Given an array arr[] consisting of N distinct elements, the task is to find the maximum number of pairs required to be decreased by 1 in each step, such that N – 1 array elements are reduced to 0 and the remaining array element is a non-negative integer.

Examples:

Input: arr[] = {1, 2, 3}
Output: 3
Explanation: 
Decrease arr[1] and arr[2] by 1 modifies arr[] = {1, 1, 2} 
Decrease arr[1] and arr[2] by 1 modifies arr[] = {1, 0, 1} 
Decrease arr[0] and arr[2] by 1 modifies arr[] = {0, 0, 0} 
Therefore, the maximum number of decrements required is 3.

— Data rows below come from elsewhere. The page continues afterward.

[src/rtl/bolme_birimi.sv]
`default_nettype none
// ============================================================================
// Module   : bolme_birimi
// Brief    : Iterative radix-2 restoring divider for DIV/DIVU/REM/REMU in YURUT.
// Revision : 1.0 - initial release
// ============================================================================
module bolme_birimi #(
    parameter int VERI_BIT = 32
) (
    input  logic                clk_i,
    input  logic                rst_i,
    input  logic                istek_i,
    input  logic [1:0]          islem_i,
    input  logic [VERI_BIT-1:0] bolunen_i,
    input  logic [VERI_BIT-1:0] bolen_i,
    input  logic                durdur_i,
    input  logic                iptal_i,
    output logic [VERI_BIT-1:0] sonuc_o,
    output logic                sonuc_gecerli_o,
    output logic                hazir_o
);

    localparam int                  c_SAYAC_W  = $clog2(VERI_BIT);
    localparam logic [c_SAYAC_W-1:0] c_SON     = c_SAYAC_W'(VERI_BIT - 1);
    localparam logic [c_SAYAC_W-1:0] c_SAYAC_1 = c_SAYAC_W'(1);
    localparam logic [VERI_BIT-1:0] c_EN_KUCUK = {1'b1, {(VERI_BIT-1){1'b0}}};

    localparam logic [1:0] c_BOSTA   = 2'd0;
    localparam logic [1:0] c_HESAPLA = 2'd1;
    localparam logic [1:0] c_BITTI   = 2'd2;

    logic [1:0]          r_durum;
    logic [c_SAYAC_W-1:0] r_sayac;
    logic                r_kalan_sec;
    logic                r_bolum_isaret;
    logic                r_kalan_isaret;
    logic [VERI_BIT-1:0] r_bolen;
    logic [VERI_BIT-1:0] r_bolum;
    logic [VERI_BIT-1:0] r_kalan;
    logic [VERI_BIT-1:0] r_sonuc;
    logic                r_gecerli;

    logic                w_isaretli;
    logic                w_a_neg;
    logic                w_b_neg;
    logic [VERI_BIT-1:0] w_a_mag;
    logic [VERI_BIT-1:0] w_b_mag;
    logic                w_sifira;
    logic                w_tasma;
    logic [VERI_BIT:0]   w_kaydir;
    logic [VERI_BIT:0]   w_fark;
    logic [VERI_BIT-1:0] w_yeni_kalan;
    logic [VERI_BIT-1:0] w_yeni_bolum;
    logic [VERI_BIT-1:0] w_son_bolum;
    logic [VERI_BIT-1:0] w_son_kalan;

    assign w_isaretli = ~islem_i[0];
    assign w_a_neg    = w_isaretli & bolunen_i[VERI_BIT-1];
    assign w_b_neg    = w_isaretli & bolen_i[VERI_BIT-1];
    assign w_a_mag    = w_a_neg ? -bolunen_i : bolunen_i;
    assign w_b_mag    = w_b_neg ? -bolen_i : bolen_i;
    assign w_sifira   = (bolen_i == '0);
    assign w_tasma    = w_isaretli & (bolunen_i == c_EN_KUCUK) & (bolen_i == '1);

    // Partial remainder stays below |b|, so the shifted value fits in VERI_BIT+1 bits.
    assign w_kaydir     = {r_kalan, r_bolum[VERI_BIT-1]};
    assign w_fark       = w_kaydir - {1'b0, r_bolen};
    assign w_yeni_kalan = w_fark[VERI_BIT] ? w_kaydir[VERI_BIT-1:0] : w_fark[VERI_BIT-1:0];
    assign w_yeni_bolum = {r_bolum[VERI_BIT-2:0], ~w_fark[VERI_BIT]};
    assign w_son_bolum  = r_bolum_isaret ? -w_yeni_bolum : w_yeni_bolum;
    assign w_son_kalan  = r_kalan_isaret ? -w_yeni_kalan : w_yeni_kalan;

    always_ff @(posedge clk_i) begin
        if (rst_i) begin
            r_durum        <= c_BOSTA;
            r_sayac        <= '0;
            r_kalan_sec    <= 1'b0;
            r_bolum_isaret <= 1'b0;
            r_kalan_isaret <= 1'b0;
            r_bolen        <= '0;
            r_bolum        <= '0;
            r_kalan        <= '0;
            r_sonuc        <= '0;
            r_gecerli      <= 1'b0;
        end else if (iptal_i) begin
            r_durum   <= c_BOSTA;
            r_gecerli <= 1'b0;
        end else begin
            case (r_durum)
                c_BOSTA: begin
                    if (istek_i) begin
                        r_kalan_sec    <= islem_i[1];
                        r_bolum_isaret <= w_a_neg ^ w_b_neg;
                        r_kalan_isaret <= w_a_neg;
                        r_bolen        <= w_b_mag;
                        r_bolum        <= w_a_mag;
                        r_kalan        <= '0;
                        r_sayac        <= '0;
                        if (w_sifira) begin
                            r_sonuc   <= islem_i[1] ? bolunen_i : '1;
                            r_gecerli <= 1'b1;
                            r_durum   <= c_BITTI;
                        end else if (w_tasma) begin
                            r_sonuc   <= islem_i[1] ? '0 : c_EN_KUCUK;
                            r_gecerli <= 1'b1;
                            r_durum   <= c_BITTI;
                        end else begin
                            r_durum <= c_HESAPLA;
                        end
                    end
                end
                c_HESAPLA: begin
                    r_kalan <= w_yeni_kalan;
                    r_bolum <= w_yeni_bolum;
                    r_sayac <= r_sayac + c_SAYAC_1;
                    if (r_sayac == c_SON) begin
                        r_sonuc   <= r_kalan_sec ? w_son_kalan : w_son_bolum;
                        r_gecerli <= 1'b1;
                        r_durum   <= c_BITTI;
                    end
                end
                c_BITTI: begin
                    if (!durdur_i) begin
                        r_gecerli <= 1'b0;
                        r_durum   <= c_BOSTA;
                    end
                end
                default: begin
                    r_gecerli <= 1'b0;
                    r_durum   <= c_BOSTA;
                end
            endcase
        end
    end

    assign sonuc_o         = r_sonuc;
    assign sonuc_gecerli_o = r_gecerli;
    assign hazir_o         = ~(istek_i && (r_durum != c_BITTI));

endmodule
`default_nettype wire
[config.mk]
export PLATFORM = sky130hd
export DESIGN_NAME = bolme_birimi
export DESIGN_NICKNAME = d
export VERILOG_FILES = /design/src/rtl/bolme_birimi.sv
export SDC_FILE = /design/constraint.sdc
export NUM_CORES = 1
export LEC_CHECK = 0
export CORE_ASPECT_RATIO = 0.6
export CORE_UTILIZATION = 60
export DETAILED_ROUTE_END_ITERATION = 7
export PLACE_DENSITY_LB_ADDON = 0.15
export SYNTH_ARGS = -nofsm -noshare
export SYNTH_HDL_FRONTEND = slang
export SYNTH_SLANG_ARGS = --single-unit
[constraint.sdc]
create_clock -name clk_i -period 8.5 [get_ports clk_i]
set_clock_uncertainty 0.1 [all_clocks]
set_input_delay 1.7 -clock clk_i [delete_from_list [all_inputs] [get_ports clk_i]]
set_output_delay 1.7 -clock clk_i [all_outputs]
set_load 0.01 [all_outputs]
Word level (Yosys, flattened, before mapping)
Index checks and enable logic that the tools add are counted.
W data, S select, Z words.
- output and inout bits: 34
- input bits: 71
- word-level logic and storage cells: 76
- register bits after elaboration: 139
- $add $sub $neg: 6
- eq/ne operators: 10
- bitwise gates (word level): 9
- reductions and logical operators: 10
- multiplexer cells: 31
- operators with widths (cell ; number):
    $mux W32 ; 14
    $pmux W32 S2 ; 3
    $neg A32 Y32 ; 4
    $eq A32 B32 Y1 const B ; 2
    $sub A33 B32 Y33 ; 1
    $logic_not A32 Y1 ; 1
    $mux W2 ; 5
    $pmux W5 S2 ; 1
    $reduce_and A3 Y1 ; 3
    $ne A2 B2 Y1 const B ; 4
    $pmux W2 S3 ; 1
    $add A5 B1 Y5 const B ; 1
    $eq A5 B5 Y1 const B ; 1
    $mux W1 ; 5
    $mux W5 ; 1
    $reduce_and A5 Y1 ; 1
    $and A1 B1 Y1 ; 4
    $not A1 Y1 ; 4
    $reduce_and A4 Y1 ; 1
    $ne A3 B3 Y1 const B ; 1
    $pmux W1 S3 ; 1
    $eq A2 B1 Y1 const B ; 1
    $eq A2 B2 Y1 const B ; 1
    $logic_not A2 Y1 ; 1
    4 further kinds ; 4

Longest topological paths before layout
Gate-level depths: netlist (run 1).
- depth in word-level cells: 7
- mapped depth: 25
- depth with buffers taken out: 21

Worst setup path after synthesis (run 1)
OpenSTA, ideal clock, no wires.
- path type: register to register
- start: reg r_bolum[31]
- end: reg r_sonuc[28], in the netlist sonuc_o[28]
- path buffers: 4
- period minus slack after synthesis: 6.139 ns
- stages on the path, launching flop included: 26
- path slack: 2.361 ns
- data arrival time: 5.921 ns
- data required time: 8.283 ns
- setup time: 0.117 ns
- cell sequence: dfxtp_1 -> inv_1 -> ha_1 -> fa_1 -> nand2b_1 -> a21bo_2 -> a211o_1 -> a2111o_1 -> a21oi_4 -> nor2_2 -> inv_2 -> buf_2 -> buf_2 -> buf_1 -> o21ai_0 -> inv_1 -> ha_1 -> nand2_1 -> or4_1 -> or4_4 -> a221oi_2 -> or4b_1 -> buf_2 -> nor4_1 -> and3b_1 -> a32o_1
- longest elaborated chain between the ends: 7
- elaborated cells between the ends (all ways): 10
- those cells by class: add/sub (3); mux (6); bitwise (1)
- ends and longest elaborated chain (element ; line ; source):
    from (decl) ; 38 ; logic [VERI_BIT-1:0] r_bolum;
    from (signal assigned) ; 96 ; r_bolum <= w_a_mag;
    from (signal assigned) ; 114 ; r_bolum <= w_yeni_bolum;
    $sub A33 B32 Y33 ; 67 ; assign w_fark = w_kaydir - {1'b0, r_bolen};
    $mux W32 or $not A1 Y1 (tied branches) ; 68, 69 ;
    $neg A32 Y32, on equally long branches ; 71, 70 ;
    $mux W32, on equally long branches ; 71, 70 ;
    $mux W32 * ; 117 ; r_sonuc <= r_kalan_sec ? w_son_kalan : w_son_bolum;
    $mux W32 * ; 116 ; if (r_sayac == c_SON) begin
    $pmux W32 S2 * ; 89 ; case (r_durum)
    to (signal assigned) ; 100 ; r_sonuc <= islem_i[1] ? bolunen_i : '1;
    to (signal assigned) ; 104 ; r_sonuc <= islem_i[1] ? '0 : c_EN_KUCUK;
    to (signal assigned) ; 117 ;
    to (decl) ; 40 ; logic [VERI_BIT-1:0] r_sonuc;
Mark *: on every way between the ends. The rest lies on a longest branch, timed or not. The select of a mux whose other input is x is not followed.
A chain may end at the register's enable or synchronous reset.

Worst setup path in the final report (run 1)
- start: reg r_bolen[11]
- end: reg r_sonuc[28], in the netlist sonuc_o[28]
- longest elaborated chain between the ends: 7
- elaborated cells between the ends (all ways): 10
- those cells by class: add/sub (3); mux (6); bitwise (1)
- ends and longest elaborated chain (element ; line ; source):
    from (decl) ; 37 ; logic [VERI_BIT-1:0] r_bolen;
    from (signal assigned) ; 95 ; r_bolen <= w_b_mag;
    $sub A33 B32 Y33 * ; 67 ;
    $mux W32 or $not A1 Y1 (tied branches) ; 68, 69 ;
    $neg A32 Y32, on equally long branches ; 71, 70 ;
    $mux W32, on equally long branches ; 71, 70 ;
    $mux W32 * ; 117 ;
    $mux W32 * ; 116 ;
    $pmux W32 S2 * ; 89 ;
Marked as above.

==> results of run 1 <==
cells by family (layout without fill, tap and decap cells):
group           Yosys count  count (layout)
compound gates          560             560
xor+xnor                122             122
fa+ha+maj                40              40
buf+inv                 169             213
flops                   139             139
mux                      27              27
simple gates            557             557
routing by layer:
layer	part of all wire, %	GRT usage, %
met5	0	0
met4	2.2	12.59
met3	14	14.18
met2	37	54.86
met1	46	63.01
power by group:
part | internal (W) | switching (W)
Clock | 0.000504 | 0.000314
Combinational | 0.000191 | 0.000345
Sequential | 0.000678 | 0.0000267
Total | 0.00137 | 0.000686
worst max-delay path: stages (launching register included):
cell	delay (ns)
dfxtp_1	0.33
inv_1	0.05
ha_1	0.40
a21oi_1	0.30
o211ai_1	0.24
a31oi_1	0.44
a2111oi_4	0.16
nor3_2	0.93
nor2_2	0.07
inv_2	0.59
o21ai_0	0.28
inv_1	0.11
ha_1	0.19
nand2_1	0.05
or4_1	0.40
or4_4	0.44
a221oi_2	0.32
or4b_1	0.64
nor4_1	0.29
and3b_1	0.20
a32o_1	0.25
cells in the final DEF (no fill, tap or decap), types with 23 or more instances in the layout:
cell type / instances
a211oi_1: 74
a21oi_1: 126
a22oi_1: 26
a31oi_1: 23
clkdlybuf4s50_1: 103
dfxtp_1: 139
ha_1: 39
inv_1: 61
nand2_1: 108
nor2_1: 224
nor3_1: 47
o21ai_0: 139
o31ai_1: 27
or3_1: 27
xnor2_1: 65
xor2_1: 57
final timing paths:
path | to | slack, ns | from | depth (start not counted)
worst max register to register | sonuc_o[28] | 1.59 | r_bolen[11] | 20
worst max-delay path | sonuc_o[28] | 1.59 | r_bolen[11] | 20
worst min-delay path | r_bolen[18] | 0.36 | r_bolen[18] | 2
worst min register to register | r_bolen[18] | 0.36 | r_bolen[18] | 2
final cells by class:
type,instances,share of cell area (%)
Timing Repair Buffer,119,8.659
Clock buffer,20,3.435
Clock inverter,12,1.280
Sequential cell,139,20.93
Tap cell,240,2.259
Multi-Input combinational cell,1306,61.68
Inverter,62,1.751
sequential cells by signal, summed over array words and instances (netlist names):
signal,flops
r_bolen,32
r_bolum,32
r_kalan,32
sonuc_o,32
r_sayac,5
r_durum,2
r_bolum_isaret,1
r_kalan_isaret,1
r_kalan_sec,1
sonuc_gecerli_o,1
through the flow:
step	instance area [µm²]	setup WS (ns)	total power, W
2_1_floorplan	11610	2.361	0.001049
3_3_place_gp	12670	1.956	0.001222
3_5_place_dp	12670	1.823	0.001226
4_1_cts	13290	1.786	0.002035
5_1_grt	13290	1.297	0.002118
6_report	13290	1.594	0.002059
==> flow_summary.json, run 1 <==
{
  "status": "completed",
  "synth-seq-cells": 139,
  "drt-total-wl_um": 41960,
  "drc_errors": 0,
  "grt_pass1_vias": 11198,
  "fillers": 1550,
  "core_um2": 18500,
  "drtPass1Iterations": 7,
  "rsz0062_at_grt": "no",
  "hold_class": "reg -> reg",
  "finalSetupViolations": 0,
  "netlist_top_cells_area": "dfxtp_1 (24%), nor2_1 (7.2%), o21ai_0 (6.0%)",
  "synth_compound_area_share_pct": 31.61,
  "insertion_delay_ns": 0.45,
  "vias": 13029,
  "period_share_pct": 81.25,
  "gp_congestion": 1.020,
  "setup_tns_ns": 0,
  "ys_warn_count": 0,
  "post_layout_nonfiller_instances": 1898,
  "wire_per_inst_um": 22.10,
  "die_h_um": 109.8,
  "io_buffers": 104,
  "cts.sinks": 139,
  "grt-ovfl-total": 0,
  "crit_path_end_kind": "flop",
  "final_layout_size_suffix_gt1_share_pct": 5.368,
  "crit_required_ns": 8.74,
  "drtIter0Drc": 1971,
  "grt_pass1_wl_um": 64160,
  "start_util_pct": 62.77,
  "cts_buffers": 17,
  "cp-start-kind": "flop",
  "postCtsHoldBufs": 0,
  "synth_top_family_by_area": "compound AO/OA/AOI/OAI gates",
  "synth_cell_types": 85,
  "clockBufferDepth": 2,
  "hold_ws_ns": 0.3560,
  "synth_top_area_cell": "dfxtp_1",
  "die-area_um2": 19930,
  "top_level_ports": 105,
  "synth_ff_type": "dfxtp_1",
  "synth.avg_cell_area_um2": 7.193,
  "slew_viol_final": 0,
  "dp.cells": 1866,
  "htree_levels": 4,
  "critPathKind": "reg -> reg",
  "hold_viol": 0,
  "synth_area_um2": 11610,
  "async_reset_ff_share_pct": 0,
  "synth.most_common_cell": "nor2_1",
  "path_clk_slew_ns": 0.06,
  "diodes": 0,
  "cts_setup_buffers": 0,
  "vias_per_cell": 6.865,
  "tritoncts": "done",
  "cp_max_fo": 39,
  "max-vdd-ir-drop_mv": 0.1456,
  "synth_top_area_share_pct": 23.97,
  "layout.nets": 1756,
  "min_period_ns": 6.906,
  "ant_nets": 0,
  "synth-xor-area-share_pct": 9.204,
  "synthSimpleGateAreaFrac_pct": 22.83,
  "synth_fa_ha_area_share_pct": 4.375,
  "grt_max_degree": 100,
  "multi_input_area_um2": 8200,
  "cts_root_buf": "clkbuf_16",
  "max_freq_ghz": 0.1448,
  "worstMarginPinSlew_ns": 1.210,
  "synthTopCellsByCount": "nor2_1 (224), dfxtp_1 (139), o21ai_0 (139)",
  "antenna_found_initial": 0,
  "maxCapViolations": 0,
  "timing.slew.headroom_pct": 18.87,
  "syn_nets": 1725,
  "place_hpwl_um": 31540,
  "die_x_um": 181.6,
  "ys_seq_area_share_pct": 23.97,
  "powerDensity_nw_per_um2": 154.9,
  "syn2layout_area_growth_pct": 14.51,
  "muxShareOfSynthArea_pct": 2.403,
  "ctsResizeCount": 0,
  "regArea_um2": 2783,
  "syn_inst": 1614,
  "critPathArrivalTime_ns": 7.14,
  "core.rowCount": 38,
  "synth_edf_count": 0,
  "grt_usage_pct": 42.07,
  "leakage_nw": 4.911,
  "fin_util_pct": 71.88
}
Note: power is estimated with default switching activity, not from simulation.
==> run 2, diff against run 1 <==
clock period = 6.9 ns   (was 8.5 ns; I/O delays follow)
==> run 2 against run 1 <==
  * The flow now finishes with violations (DRC)
  * Critical path depth rose by 1
  * Fmax rose by 9.0%
  * Routed wire length rose by 8.1%
  * Register-to-register slack got worse by 1.0 ns
  * Die area did not move
  * Cell area rose by 0.42%
  * Hold slack got worse by 0.0062 ns
  * Global-route usage rose by 3.4 points
  * Non-clock buffer count rose by 8
  * First-iteration DRC count rose by 23%
  * Total power rose by 25%
  * Sequential power rose by 23%
  * Largest cell class unchanged
==> flow_summary.json, run 2 (synthesis gave the netlist of run 1 again) <==
{
  "status": "finished with violations",
  "violations": "DRC",
  "ant_nets": 0,
  "cts_buffers": 17,
  "max_stage_delay_ns": 0.64,
  "die_x_um": 181.6,
  "drtIter0Drc": 2426,
  "hold_ws_ns": 0.3497,
  "maxCapViolations": 0,
  "ctsResizeCount": 0,
  "grt_pass1_wl_um": 68870,
  "min_path_cells": 2,
  "critPathKind": "reg -> reg",
  "setup_tns_ns": 0,
  "finalSetupViolations": 0,
  "insertion_delay_ns": 0.45,
  "drt-total-wl_um": 45340,
  "period_share_pct": 91.82,
  "met2_usage_pct": 58.82,
  "max_freq_ghz": 0.1578,
  "postCtsHoldBufs": 0,
  "slew_viol_final": 0,
  "rsz0062_at_grt": "no",
  "cts_setup_buffers": 0,
  "leakage_nw": 4.940,
  "cts_root_buf": "clkbuf_16",
  "drc_errors": 7,
  "layout_common_cells": "nor2_1 (224), o21ai_0 (139), dfxtp_1 (139)",
  "die-area_um2": 19930,
  "powerDensity_nw_per_um2": 192.3,
  "core_um2": 18500,
  "clockBufferDepth": 2,
  "grt_usage_pct": 45.52,
  "timing.slew.headroom_pct": 17.40,
  "critPathSlowestCell": "or4b_1",
  "grtUsageMet1_pct": 65.92,
  "setup_slack_ns": 0.5646,
  "crit_path_end_kind": "flop",
  "cp-start-kind": "flop",
  "total_power_w": 0.002568,
  "r2r.worst_path.cells": 21,
  "grt-ovfl-total": 0,
  "grt_pass1_vias": 11711,
  "drtPass1Iterations": 8,
  "final_layout_size_suffix_gt1_share_pct": 5.882,
  "path_delay_family": "simple AND/OR/NAND/NOR gates",
  "tritoncts": "done",
  "top_level_ports": 105,
  "htree_levels": 4,
  "die_h_um": 109.8,
  "place_hpwl_um": 33620,
  "wire_per_inst_um": 23.79,
  "antenna_found_initial": 0,
  "hold_viol": 0,
  "crit_buf_inv": 3,
  "worstMarginPinSlew_ns": 1.208,
  "io_buffers": 104,
  "max-vdd-ir-drop_mv": 0.1834,
  "pre_cts_ws_ns": 0.7463,
  "mostFrequentLayoutCell": "nor2_1",
  "syn2layout_area_growth_pct": 14.99,
  "vias_per_cell": 7.037,
  "cts.sinks": 139,
  "use_met3_pct": 19.87,
  "core.rowCount": 38,
  "min_period_ns": 6.335,
  "layout.nets": 1764,
  "grt_max_degree": 98,
  "busiest_layer": "met1",
  "cp_num_cells": 21,
  "vias": 13412,
  "cp_max_fo": 18,
  "crit_chain": "inv_1 -> ha_1 -> fa_1 -> nand2b_1 -> a21bo_2 -> a211o_1 -> a2111o_1 -> a21oi_4 -> nor2_2 -> inv_2 -> o21ai_0 -> inv_1 -> ha_1 -> nand2_1 -> or4_1 -> or4_4 -> a221oi_2 -> or4b_1 -> nor4_2 -> nor3_1 -> a2111oi_2",
  "critPathArrivalTime_ns": 6.58,
  "crit_required_ns": 7.14,
  "gp_congestion": 1.121,
  "diodes": 0,
  "hold_class": "reg -> reg",
  "start_util_pct": 62.77,
  "path_clk_slew_ns": 0.07
}
## run 2: cell types whose count changed in the layout (fill, tap and decap cells not counted)
cell,before,now
clkinvlp_4,4,6
clkbuf_1,1,0
buf_4,16,24
inv_6,0,2
clkinv_2,4,3
clkbuf_8,2,0
## run 2: cell type report
class	instances	area, µm²
Clock buffer	17	425.4
Clock inverter	15	197.7
Sequential cell	139	2783
Timing Repair Buffer	127	1211
Inverter	62	232.7
Multi-Input combinational cell	1306	8200
Tap cell	240	300.3
Fill cell	1483	5145
## run 2: stage by stage
stage | instance area [µm²] | std cells | utilization [%]
after CTS | 13350 | 1906 | 72.18
after global placement | 12730 | 1874 | 68.81
after detailed placement | 12730 | 1874 | 68.81
after floorplan | 11610 | 1614 | -
after global routing | 13350 | 1906 | 72.18
final | 13350 | 1906 | 72.18
## run 2: metal layers
layer / share of wire [%] / up-vias
met5: 0 / -
met4: 2.6 / 0
met3: 18 / 120
met2: 37 / 1144
met1: 43 / 6136
li1: - / 6012
## run 2: worst paths after layout
path / start / end / slack [ns]
max: r_bolum[31] / sonuc_o[30] / 0.56
min: r_bolen[31] / r_bolen[31] / 0.35
max reg2reg: r_bolum[31] / sonuc_o[30] / 0.56
min reg2reg: r_bolen[31] / r_bolen[31] / 0.35
## run 2: where the power goes
| group | internal, W | leakage (nW) | switching (W) |
|---|---|---|---|
| Sequential | 0.000835 | 1.13 | 0.0000336 |
| Clock | 0.000604 | 0.288 | 0.000410 |
| Combinational | 0.000238 | 3.52 | 0.000447 |
## run 2: tightest hold or removal path, stage by stage, from the launching register on
cell and delay, ns:
dfxtp_1 0.31, nand2_1 0.05, a21oi_1 0.05
==> run 3, diff against run 2 <==
PLACE_DENSITY = 0.87   (was not set)
PLACE_DENSITY_LB_ADDON = not set   (was 0.15)
==> run 3 against run 2 <==
  * The flow now finishes without violations
  * Combinational power is 1% lower
  * Total power is 2.3% lower
  * First-iteration DRC count is 5.1% lower
  * Utilization is 0.18 points lower
  * Non-clock buffer count is 1 lower
  * Routed wire length is 0.57% lower
  * Sequential cell count stayed put
  * Worst setup slack worse by 0.042 ns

Input: arr[] = {1, 2, 3, 4, 5}
Output: 7

Approach: The problem can be solved Greedily. Follow the steps below to solve the problem:

  • Initialize a variable, say cntOp, to store maximum count of steps required to make (N – 1) elements of the array equal to 0.
  • Create a priority queue, say PQ, to store the array elements.
  • Traverse the array and insert the array elements into PQ.
  • Now repeatedly extract the top 2 elements from the priority queue, decrease the value of both the elements by 1, again insert both the elements in priority queue and increment the cntOp by 1. This process continues while (N – 1) element of the PQ becomes equal to 0.
  • Finally, print the value of cntOp

Below is the implementation of the above approach:

  • Python3
  • Javascript
// C++ program to implement
// the above approach
#include <bits/stdc++.h>
using namespace std;
// Function to count maximum number of steps
// to make (N - 1) array elements to 0
int cntMaxOperationToMakeN_1_0(int arr[], int N)
{
// Stores maximum count of steps to make
// (N - 1) elements equal to 0
int cntOp = 0;
// Stores array elements
priority_queue<int> PQ;
// Traverse the array
for (int i = 0; i < N; i++) {
// Insert arr[i] into PQ
PQ.push(arr[i]);
}
// Extract top 2 elements from the array
// while (N - 1) array elements become 0
while (PQ.size() > 1) {
// Stores top element
// of PQ
int X = PQ.top();
// Pop the top element
// of PQ.
PQ.pop();
// Stores top element
// of PQ
int Y = PQ.top();
// Pop the top element
// of PQ.
PQ.pop();
// Update X
X--;
// Update Y
Y--;
// If X is not equal to 0
if (X != 0) {
// Insert X into PQ
PQ.push(X);
}
// if Y is not equal
// to 0
if (Y != 0) {
// Insert Y
// into PQ
PQ.push(Y);
}
// Update cntOp
cntOp += 1;
}
return cntOp;
}
// Driver Code
int main()
{
int arr[] = { 1, 2, 3, 4, 5 };
int N = sizeof(arr) / sizeof(arr[0]);
cout << cntMaxOperationToMakeN_1_0(arr, N);
return 0;
}
Output: 
7

Time Complexity: O(N * log(N))
Auxiliary Space: O(N)

Approach: Using the Two Pointers approach

Algorithm steps:

  • Sort the array arr in descending order using std::sort and the greater<int> comparator.
    Initialize two pointers, left and right, where left starts at index 0 and right starts at index N – 2 (since we need to make (N – 1) elements equal to 0).
  • Initialize a variable cntOp to keep track of the count of steps.
  • Iterate until the left and right pointers meet or cross each other.
  • In each iteration:
    • Subtract 1 from both elements pointed to by the left and right pointers.
    • If either element becomes non-positive:
    • Move the left pointer to the right (increment it) if the left element becomes non-positive.
    • Move the right pointer to the left (decrement it) if the right element becomes non-positive.
    • Increment the count of steps cntOp by 1.
  • After the iteration is complete, return the value of cntOp, which represents the maximum number of steps required to make (N – 1) elements equal to 0.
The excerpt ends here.